[Problem details]:
From the entries below, reproduce exactly the line containing "import relu_quant_param_pkg::*;", the line containing "parameter int unsigned ACCUM_DATA_WIDTH", and every line in between, with nothing added.

[Stored data]:
§

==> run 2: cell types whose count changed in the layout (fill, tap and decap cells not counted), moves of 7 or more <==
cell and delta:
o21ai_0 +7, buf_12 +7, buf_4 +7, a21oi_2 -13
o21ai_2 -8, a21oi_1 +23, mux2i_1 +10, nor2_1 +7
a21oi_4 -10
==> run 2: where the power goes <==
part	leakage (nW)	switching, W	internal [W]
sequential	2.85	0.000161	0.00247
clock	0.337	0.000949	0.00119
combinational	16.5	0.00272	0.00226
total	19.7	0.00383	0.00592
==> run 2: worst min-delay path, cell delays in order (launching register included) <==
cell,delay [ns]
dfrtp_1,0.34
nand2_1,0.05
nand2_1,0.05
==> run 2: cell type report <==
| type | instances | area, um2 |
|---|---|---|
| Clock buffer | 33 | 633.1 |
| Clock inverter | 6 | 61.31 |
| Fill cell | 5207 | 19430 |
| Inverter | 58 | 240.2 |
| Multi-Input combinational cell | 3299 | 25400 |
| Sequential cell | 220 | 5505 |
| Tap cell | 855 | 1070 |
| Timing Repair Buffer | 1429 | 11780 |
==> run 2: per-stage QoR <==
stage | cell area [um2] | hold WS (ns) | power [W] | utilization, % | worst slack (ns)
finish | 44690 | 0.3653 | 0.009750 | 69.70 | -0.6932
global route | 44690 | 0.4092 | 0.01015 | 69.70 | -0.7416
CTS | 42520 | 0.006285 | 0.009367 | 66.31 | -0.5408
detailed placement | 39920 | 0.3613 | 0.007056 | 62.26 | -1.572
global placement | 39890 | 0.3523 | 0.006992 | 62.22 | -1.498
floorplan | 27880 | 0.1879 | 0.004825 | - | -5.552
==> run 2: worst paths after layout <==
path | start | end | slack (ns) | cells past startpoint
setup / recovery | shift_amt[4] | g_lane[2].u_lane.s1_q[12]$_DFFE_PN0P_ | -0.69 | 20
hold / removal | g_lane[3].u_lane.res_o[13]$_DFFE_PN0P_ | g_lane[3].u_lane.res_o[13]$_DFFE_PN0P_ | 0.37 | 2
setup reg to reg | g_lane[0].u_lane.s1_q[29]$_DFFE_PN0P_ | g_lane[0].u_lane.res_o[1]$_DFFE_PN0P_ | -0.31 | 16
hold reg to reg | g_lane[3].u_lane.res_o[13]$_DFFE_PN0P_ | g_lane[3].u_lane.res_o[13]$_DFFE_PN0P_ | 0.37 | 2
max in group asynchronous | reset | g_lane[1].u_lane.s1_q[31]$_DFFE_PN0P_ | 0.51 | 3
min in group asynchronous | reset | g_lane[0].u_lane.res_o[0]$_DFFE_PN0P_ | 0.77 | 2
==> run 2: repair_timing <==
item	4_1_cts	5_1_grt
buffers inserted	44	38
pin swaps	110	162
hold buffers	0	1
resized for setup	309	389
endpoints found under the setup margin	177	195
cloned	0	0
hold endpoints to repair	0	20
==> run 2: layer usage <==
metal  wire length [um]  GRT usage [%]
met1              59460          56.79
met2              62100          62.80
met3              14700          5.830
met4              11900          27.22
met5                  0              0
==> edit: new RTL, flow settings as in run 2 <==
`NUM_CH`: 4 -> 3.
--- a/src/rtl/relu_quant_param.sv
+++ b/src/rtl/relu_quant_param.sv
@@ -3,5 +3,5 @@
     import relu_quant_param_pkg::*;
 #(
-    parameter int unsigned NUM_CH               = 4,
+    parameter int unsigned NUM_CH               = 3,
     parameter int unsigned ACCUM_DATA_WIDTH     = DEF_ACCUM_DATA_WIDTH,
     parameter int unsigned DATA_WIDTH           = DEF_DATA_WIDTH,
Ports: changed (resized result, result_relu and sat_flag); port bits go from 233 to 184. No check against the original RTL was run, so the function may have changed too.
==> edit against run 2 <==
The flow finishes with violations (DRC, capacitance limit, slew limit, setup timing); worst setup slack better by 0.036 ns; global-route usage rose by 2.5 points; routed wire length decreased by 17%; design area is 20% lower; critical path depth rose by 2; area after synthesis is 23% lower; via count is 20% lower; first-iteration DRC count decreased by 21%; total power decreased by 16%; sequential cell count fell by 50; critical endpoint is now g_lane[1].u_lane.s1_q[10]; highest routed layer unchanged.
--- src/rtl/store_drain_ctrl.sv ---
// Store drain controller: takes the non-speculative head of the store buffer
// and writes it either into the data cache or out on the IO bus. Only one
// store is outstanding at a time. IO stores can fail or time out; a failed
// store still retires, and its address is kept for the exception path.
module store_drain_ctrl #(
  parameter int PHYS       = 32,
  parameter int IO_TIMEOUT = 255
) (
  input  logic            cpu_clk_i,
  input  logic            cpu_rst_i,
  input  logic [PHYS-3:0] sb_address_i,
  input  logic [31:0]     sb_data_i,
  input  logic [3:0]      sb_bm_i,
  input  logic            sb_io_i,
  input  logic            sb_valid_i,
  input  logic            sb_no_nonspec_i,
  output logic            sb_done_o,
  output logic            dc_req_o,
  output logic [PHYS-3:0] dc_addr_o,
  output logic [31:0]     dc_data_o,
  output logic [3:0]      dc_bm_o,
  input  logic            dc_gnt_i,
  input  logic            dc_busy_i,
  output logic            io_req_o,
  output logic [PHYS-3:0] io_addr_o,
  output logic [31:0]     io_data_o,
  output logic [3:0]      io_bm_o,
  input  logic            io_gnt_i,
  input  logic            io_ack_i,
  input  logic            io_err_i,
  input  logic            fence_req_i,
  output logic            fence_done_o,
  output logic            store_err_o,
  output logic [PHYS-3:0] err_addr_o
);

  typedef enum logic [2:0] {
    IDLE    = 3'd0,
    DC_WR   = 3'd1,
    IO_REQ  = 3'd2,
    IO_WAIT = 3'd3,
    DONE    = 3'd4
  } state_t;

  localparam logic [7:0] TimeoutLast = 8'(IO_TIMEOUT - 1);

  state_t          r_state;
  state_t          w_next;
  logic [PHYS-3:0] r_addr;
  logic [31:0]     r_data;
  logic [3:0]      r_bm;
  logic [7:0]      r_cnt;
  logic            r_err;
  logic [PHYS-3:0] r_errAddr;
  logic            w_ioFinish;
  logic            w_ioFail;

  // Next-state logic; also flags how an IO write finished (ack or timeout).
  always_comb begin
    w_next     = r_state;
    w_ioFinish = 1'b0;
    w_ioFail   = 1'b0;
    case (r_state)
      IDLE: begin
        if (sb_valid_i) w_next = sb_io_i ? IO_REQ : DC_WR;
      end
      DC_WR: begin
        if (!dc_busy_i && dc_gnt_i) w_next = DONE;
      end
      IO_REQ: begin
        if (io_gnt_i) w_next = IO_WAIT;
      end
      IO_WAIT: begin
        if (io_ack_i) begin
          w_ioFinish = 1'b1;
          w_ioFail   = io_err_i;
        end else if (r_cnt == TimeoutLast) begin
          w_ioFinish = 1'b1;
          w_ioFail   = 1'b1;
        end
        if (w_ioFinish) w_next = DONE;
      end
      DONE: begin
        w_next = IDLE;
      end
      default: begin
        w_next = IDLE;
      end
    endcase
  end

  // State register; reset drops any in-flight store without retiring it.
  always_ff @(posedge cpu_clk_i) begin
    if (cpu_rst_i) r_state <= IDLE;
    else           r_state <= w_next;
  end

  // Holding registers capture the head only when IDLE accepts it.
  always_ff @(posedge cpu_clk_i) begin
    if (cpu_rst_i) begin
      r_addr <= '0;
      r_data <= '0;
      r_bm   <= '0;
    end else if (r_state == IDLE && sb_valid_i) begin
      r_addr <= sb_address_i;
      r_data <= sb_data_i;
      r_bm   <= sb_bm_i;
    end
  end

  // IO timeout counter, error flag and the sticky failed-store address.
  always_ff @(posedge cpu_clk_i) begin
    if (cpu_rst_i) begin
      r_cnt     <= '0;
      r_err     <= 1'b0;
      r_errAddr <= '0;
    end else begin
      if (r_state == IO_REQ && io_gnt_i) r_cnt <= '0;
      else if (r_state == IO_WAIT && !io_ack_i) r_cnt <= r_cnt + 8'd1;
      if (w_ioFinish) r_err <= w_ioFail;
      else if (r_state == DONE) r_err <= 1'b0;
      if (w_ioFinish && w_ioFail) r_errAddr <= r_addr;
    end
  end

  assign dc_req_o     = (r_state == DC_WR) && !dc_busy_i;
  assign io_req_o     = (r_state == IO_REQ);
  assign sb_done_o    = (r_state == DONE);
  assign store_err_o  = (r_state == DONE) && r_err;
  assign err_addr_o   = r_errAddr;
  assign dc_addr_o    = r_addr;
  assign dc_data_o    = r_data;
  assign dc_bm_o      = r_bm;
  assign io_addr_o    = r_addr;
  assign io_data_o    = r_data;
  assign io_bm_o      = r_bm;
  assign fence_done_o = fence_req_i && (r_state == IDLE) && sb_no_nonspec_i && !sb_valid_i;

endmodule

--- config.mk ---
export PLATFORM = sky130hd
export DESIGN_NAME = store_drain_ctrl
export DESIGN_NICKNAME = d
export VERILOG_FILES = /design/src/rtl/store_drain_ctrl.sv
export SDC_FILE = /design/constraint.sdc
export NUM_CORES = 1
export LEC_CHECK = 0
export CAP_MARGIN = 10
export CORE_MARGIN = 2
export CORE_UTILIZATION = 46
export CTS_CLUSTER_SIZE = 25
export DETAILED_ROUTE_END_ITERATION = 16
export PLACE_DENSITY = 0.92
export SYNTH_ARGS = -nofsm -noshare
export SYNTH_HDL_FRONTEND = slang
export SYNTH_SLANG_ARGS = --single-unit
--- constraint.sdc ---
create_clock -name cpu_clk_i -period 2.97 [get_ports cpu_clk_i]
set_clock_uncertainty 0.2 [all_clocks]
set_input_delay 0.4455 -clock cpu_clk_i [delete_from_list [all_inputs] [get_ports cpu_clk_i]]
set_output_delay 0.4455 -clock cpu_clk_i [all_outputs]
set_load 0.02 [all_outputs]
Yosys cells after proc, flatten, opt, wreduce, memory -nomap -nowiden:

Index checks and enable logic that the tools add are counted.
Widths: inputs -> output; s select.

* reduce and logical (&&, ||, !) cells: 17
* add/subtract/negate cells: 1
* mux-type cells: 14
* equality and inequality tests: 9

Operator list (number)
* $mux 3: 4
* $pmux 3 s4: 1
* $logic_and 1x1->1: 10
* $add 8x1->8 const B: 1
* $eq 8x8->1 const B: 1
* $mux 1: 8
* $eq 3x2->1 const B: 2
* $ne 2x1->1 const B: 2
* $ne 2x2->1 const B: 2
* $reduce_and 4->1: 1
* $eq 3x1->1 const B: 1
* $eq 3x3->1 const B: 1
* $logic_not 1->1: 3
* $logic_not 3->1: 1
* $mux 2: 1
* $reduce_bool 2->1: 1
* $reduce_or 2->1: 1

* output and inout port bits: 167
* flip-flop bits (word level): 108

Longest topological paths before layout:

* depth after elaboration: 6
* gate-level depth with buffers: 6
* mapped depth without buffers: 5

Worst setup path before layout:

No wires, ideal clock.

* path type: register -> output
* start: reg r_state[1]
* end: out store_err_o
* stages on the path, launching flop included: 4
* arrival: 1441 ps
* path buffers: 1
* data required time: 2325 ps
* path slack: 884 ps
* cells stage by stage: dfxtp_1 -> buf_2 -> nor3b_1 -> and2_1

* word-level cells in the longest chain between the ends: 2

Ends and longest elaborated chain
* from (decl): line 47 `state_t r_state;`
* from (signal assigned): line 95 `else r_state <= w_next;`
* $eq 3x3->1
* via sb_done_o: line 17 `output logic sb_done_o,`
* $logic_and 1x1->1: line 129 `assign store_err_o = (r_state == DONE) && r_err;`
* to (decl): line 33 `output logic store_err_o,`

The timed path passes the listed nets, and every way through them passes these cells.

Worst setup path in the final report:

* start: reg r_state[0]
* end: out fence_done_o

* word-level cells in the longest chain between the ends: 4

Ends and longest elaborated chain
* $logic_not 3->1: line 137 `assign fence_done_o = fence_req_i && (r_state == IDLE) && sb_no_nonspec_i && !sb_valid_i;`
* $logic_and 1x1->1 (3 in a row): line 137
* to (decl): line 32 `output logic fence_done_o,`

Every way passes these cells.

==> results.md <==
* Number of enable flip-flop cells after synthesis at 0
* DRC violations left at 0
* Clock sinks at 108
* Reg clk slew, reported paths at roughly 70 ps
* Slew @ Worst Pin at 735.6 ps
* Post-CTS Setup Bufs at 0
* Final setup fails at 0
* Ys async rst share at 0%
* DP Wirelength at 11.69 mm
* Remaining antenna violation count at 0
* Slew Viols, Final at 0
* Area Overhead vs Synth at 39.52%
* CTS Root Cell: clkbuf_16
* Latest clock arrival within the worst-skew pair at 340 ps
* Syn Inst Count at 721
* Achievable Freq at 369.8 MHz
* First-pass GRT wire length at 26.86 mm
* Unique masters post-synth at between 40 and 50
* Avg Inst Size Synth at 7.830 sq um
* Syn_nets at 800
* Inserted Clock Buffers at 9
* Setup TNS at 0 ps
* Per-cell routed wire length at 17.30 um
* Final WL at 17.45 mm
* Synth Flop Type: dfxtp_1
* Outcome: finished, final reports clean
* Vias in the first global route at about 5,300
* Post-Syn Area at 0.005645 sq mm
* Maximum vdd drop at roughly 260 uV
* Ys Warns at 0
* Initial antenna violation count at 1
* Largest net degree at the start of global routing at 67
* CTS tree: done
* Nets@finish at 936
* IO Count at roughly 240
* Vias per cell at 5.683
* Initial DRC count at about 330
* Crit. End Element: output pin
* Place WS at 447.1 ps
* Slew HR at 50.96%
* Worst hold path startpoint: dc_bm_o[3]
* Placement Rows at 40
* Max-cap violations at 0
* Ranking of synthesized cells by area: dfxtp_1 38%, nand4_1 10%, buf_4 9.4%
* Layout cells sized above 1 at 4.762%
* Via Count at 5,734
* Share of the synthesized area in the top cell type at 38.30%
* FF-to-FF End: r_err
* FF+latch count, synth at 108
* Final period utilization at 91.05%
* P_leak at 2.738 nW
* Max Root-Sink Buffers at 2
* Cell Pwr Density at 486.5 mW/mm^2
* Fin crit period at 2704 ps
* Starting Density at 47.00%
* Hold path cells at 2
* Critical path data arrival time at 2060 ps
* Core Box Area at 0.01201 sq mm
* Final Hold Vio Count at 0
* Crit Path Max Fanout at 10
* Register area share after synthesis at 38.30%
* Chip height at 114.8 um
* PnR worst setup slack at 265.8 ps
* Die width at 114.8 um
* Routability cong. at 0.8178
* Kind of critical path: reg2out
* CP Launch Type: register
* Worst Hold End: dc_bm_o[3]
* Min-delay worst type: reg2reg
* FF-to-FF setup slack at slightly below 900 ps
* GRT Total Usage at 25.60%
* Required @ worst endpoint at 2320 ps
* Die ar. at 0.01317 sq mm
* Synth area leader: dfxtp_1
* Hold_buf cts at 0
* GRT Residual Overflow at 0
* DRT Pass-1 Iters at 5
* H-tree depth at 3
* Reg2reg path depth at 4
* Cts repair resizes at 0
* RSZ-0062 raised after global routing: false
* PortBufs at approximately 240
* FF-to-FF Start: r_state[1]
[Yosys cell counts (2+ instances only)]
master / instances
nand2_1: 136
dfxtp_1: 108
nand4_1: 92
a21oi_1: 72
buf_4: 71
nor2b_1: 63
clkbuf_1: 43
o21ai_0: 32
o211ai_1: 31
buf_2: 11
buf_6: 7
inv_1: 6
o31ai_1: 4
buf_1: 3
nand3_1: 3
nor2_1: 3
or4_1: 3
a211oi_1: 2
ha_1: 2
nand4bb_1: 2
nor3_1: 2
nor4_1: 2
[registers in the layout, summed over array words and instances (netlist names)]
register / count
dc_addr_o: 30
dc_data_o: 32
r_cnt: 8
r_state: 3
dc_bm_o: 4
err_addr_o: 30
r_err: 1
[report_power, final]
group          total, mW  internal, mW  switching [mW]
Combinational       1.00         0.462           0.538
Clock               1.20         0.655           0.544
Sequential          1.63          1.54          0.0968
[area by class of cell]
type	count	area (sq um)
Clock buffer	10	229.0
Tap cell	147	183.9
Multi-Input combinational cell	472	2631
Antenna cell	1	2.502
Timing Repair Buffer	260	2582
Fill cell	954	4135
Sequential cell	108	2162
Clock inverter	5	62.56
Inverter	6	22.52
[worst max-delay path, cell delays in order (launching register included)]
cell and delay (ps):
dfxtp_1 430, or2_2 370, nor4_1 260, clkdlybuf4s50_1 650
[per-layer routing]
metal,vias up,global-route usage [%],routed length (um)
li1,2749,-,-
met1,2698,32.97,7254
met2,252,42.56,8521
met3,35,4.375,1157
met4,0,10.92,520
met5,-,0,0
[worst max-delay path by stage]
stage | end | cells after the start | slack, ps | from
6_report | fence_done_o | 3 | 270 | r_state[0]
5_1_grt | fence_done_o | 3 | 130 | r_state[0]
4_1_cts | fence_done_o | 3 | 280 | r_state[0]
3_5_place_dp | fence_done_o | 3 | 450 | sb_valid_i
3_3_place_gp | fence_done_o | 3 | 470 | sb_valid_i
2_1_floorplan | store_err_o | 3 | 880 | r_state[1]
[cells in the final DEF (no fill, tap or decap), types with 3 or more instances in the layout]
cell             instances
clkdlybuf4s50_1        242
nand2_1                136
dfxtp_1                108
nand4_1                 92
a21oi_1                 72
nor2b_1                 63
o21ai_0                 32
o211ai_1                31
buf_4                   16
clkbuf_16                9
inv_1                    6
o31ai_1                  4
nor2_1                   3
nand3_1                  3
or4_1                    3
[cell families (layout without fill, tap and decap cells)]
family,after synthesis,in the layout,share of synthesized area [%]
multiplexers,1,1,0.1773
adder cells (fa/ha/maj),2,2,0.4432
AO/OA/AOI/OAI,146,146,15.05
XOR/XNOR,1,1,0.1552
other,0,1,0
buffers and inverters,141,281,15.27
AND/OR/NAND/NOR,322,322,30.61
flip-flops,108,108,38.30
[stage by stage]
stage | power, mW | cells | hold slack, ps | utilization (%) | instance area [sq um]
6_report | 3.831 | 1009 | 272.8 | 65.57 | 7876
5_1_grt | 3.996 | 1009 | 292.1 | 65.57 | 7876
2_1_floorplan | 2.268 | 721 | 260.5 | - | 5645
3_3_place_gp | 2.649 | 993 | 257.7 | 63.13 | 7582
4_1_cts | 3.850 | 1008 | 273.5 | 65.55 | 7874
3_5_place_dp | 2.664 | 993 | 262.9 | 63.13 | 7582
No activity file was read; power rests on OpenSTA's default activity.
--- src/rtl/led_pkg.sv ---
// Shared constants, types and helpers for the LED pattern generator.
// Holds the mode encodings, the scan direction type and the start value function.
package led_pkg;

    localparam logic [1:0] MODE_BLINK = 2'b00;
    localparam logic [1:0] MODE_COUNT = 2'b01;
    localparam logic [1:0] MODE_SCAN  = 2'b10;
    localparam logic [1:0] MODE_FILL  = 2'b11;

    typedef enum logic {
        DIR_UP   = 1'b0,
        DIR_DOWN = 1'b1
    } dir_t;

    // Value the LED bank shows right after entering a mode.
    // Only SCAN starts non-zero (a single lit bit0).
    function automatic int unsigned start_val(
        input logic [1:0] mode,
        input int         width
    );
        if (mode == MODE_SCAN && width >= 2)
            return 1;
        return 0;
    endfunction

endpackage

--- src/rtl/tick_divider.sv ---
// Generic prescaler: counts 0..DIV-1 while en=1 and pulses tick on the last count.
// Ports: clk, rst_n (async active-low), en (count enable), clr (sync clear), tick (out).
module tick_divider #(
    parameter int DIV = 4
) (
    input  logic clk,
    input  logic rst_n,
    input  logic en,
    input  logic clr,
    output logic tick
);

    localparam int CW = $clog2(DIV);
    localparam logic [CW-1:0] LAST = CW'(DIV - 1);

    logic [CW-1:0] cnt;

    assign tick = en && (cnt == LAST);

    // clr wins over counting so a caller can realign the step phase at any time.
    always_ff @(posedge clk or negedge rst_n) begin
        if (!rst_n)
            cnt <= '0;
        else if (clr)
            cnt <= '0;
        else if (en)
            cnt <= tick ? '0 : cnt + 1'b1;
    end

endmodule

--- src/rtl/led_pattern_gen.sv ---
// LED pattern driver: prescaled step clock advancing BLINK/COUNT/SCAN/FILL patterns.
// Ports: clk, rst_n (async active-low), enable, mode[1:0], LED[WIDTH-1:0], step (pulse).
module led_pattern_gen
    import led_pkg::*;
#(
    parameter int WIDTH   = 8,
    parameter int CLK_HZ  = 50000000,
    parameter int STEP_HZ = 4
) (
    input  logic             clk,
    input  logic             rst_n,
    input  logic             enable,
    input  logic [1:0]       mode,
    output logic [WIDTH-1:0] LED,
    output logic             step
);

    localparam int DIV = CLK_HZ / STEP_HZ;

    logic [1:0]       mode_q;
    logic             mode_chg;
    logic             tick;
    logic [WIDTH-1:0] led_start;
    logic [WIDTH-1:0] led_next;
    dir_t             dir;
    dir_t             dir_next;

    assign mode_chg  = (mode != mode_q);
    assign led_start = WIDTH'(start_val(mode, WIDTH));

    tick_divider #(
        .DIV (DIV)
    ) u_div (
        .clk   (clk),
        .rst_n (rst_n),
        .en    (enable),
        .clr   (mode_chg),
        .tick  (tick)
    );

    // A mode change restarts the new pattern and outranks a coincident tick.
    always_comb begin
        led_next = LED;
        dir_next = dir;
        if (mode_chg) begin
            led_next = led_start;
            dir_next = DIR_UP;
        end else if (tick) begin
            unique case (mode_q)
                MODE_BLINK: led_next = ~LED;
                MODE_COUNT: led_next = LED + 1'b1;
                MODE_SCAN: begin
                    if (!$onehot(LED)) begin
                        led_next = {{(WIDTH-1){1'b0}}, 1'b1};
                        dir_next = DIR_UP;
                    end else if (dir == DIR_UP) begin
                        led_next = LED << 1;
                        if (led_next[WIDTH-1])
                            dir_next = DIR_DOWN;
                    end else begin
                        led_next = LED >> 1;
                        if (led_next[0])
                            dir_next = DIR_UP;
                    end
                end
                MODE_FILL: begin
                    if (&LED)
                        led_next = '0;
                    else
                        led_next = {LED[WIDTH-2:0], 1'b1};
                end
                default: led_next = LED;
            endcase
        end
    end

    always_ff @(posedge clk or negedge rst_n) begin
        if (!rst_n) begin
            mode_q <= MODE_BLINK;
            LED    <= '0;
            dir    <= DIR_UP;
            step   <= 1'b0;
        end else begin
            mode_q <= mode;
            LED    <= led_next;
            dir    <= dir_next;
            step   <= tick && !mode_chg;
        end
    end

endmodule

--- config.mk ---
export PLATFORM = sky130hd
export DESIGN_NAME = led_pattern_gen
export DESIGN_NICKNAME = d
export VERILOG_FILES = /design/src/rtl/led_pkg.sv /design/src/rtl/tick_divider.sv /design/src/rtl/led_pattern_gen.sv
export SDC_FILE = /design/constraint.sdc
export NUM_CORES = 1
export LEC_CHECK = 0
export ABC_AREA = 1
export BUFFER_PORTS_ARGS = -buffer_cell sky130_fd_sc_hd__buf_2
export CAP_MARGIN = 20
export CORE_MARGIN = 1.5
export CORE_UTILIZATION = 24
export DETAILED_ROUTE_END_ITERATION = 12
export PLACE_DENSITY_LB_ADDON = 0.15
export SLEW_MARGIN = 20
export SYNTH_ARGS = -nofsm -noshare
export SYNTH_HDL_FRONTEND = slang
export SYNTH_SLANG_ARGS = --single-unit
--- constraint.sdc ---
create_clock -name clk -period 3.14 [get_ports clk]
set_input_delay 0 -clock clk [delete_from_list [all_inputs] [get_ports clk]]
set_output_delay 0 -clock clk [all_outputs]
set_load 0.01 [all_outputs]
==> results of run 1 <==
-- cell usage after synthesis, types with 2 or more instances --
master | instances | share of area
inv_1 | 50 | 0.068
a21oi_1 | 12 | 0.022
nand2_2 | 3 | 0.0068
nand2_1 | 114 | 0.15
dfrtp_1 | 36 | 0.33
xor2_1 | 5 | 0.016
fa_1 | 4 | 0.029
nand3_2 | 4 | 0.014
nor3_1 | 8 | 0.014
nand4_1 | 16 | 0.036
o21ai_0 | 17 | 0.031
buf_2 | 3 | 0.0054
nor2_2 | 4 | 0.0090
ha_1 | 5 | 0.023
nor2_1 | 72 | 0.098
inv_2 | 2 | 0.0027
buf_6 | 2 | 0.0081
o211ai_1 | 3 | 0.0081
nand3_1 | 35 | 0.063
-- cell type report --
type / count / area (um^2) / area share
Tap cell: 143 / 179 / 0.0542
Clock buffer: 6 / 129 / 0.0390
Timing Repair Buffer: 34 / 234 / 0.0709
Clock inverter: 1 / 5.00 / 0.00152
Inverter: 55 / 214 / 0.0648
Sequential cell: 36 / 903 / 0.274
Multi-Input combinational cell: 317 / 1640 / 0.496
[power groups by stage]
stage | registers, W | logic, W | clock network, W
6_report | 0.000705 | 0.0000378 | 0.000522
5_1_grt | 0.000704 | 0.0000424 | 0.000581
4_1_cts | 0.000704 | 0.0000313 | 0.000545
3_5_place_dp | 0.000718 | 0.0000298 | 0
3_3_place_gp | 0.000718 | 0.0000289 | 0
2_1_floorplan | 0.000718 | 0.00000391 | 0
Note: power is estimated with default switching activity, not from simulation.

§

[Solved problem]:
     import relu_quant_param_pkg::*;
 #(
-    parameter int unsigned NUM_CH               = 4,
+    parameter int unsigned NUM_CH               = 3,
     parameter int unsigned ACCUM_DATA_WIDTH     = DEF_ACCUM_DATA_WIDTH,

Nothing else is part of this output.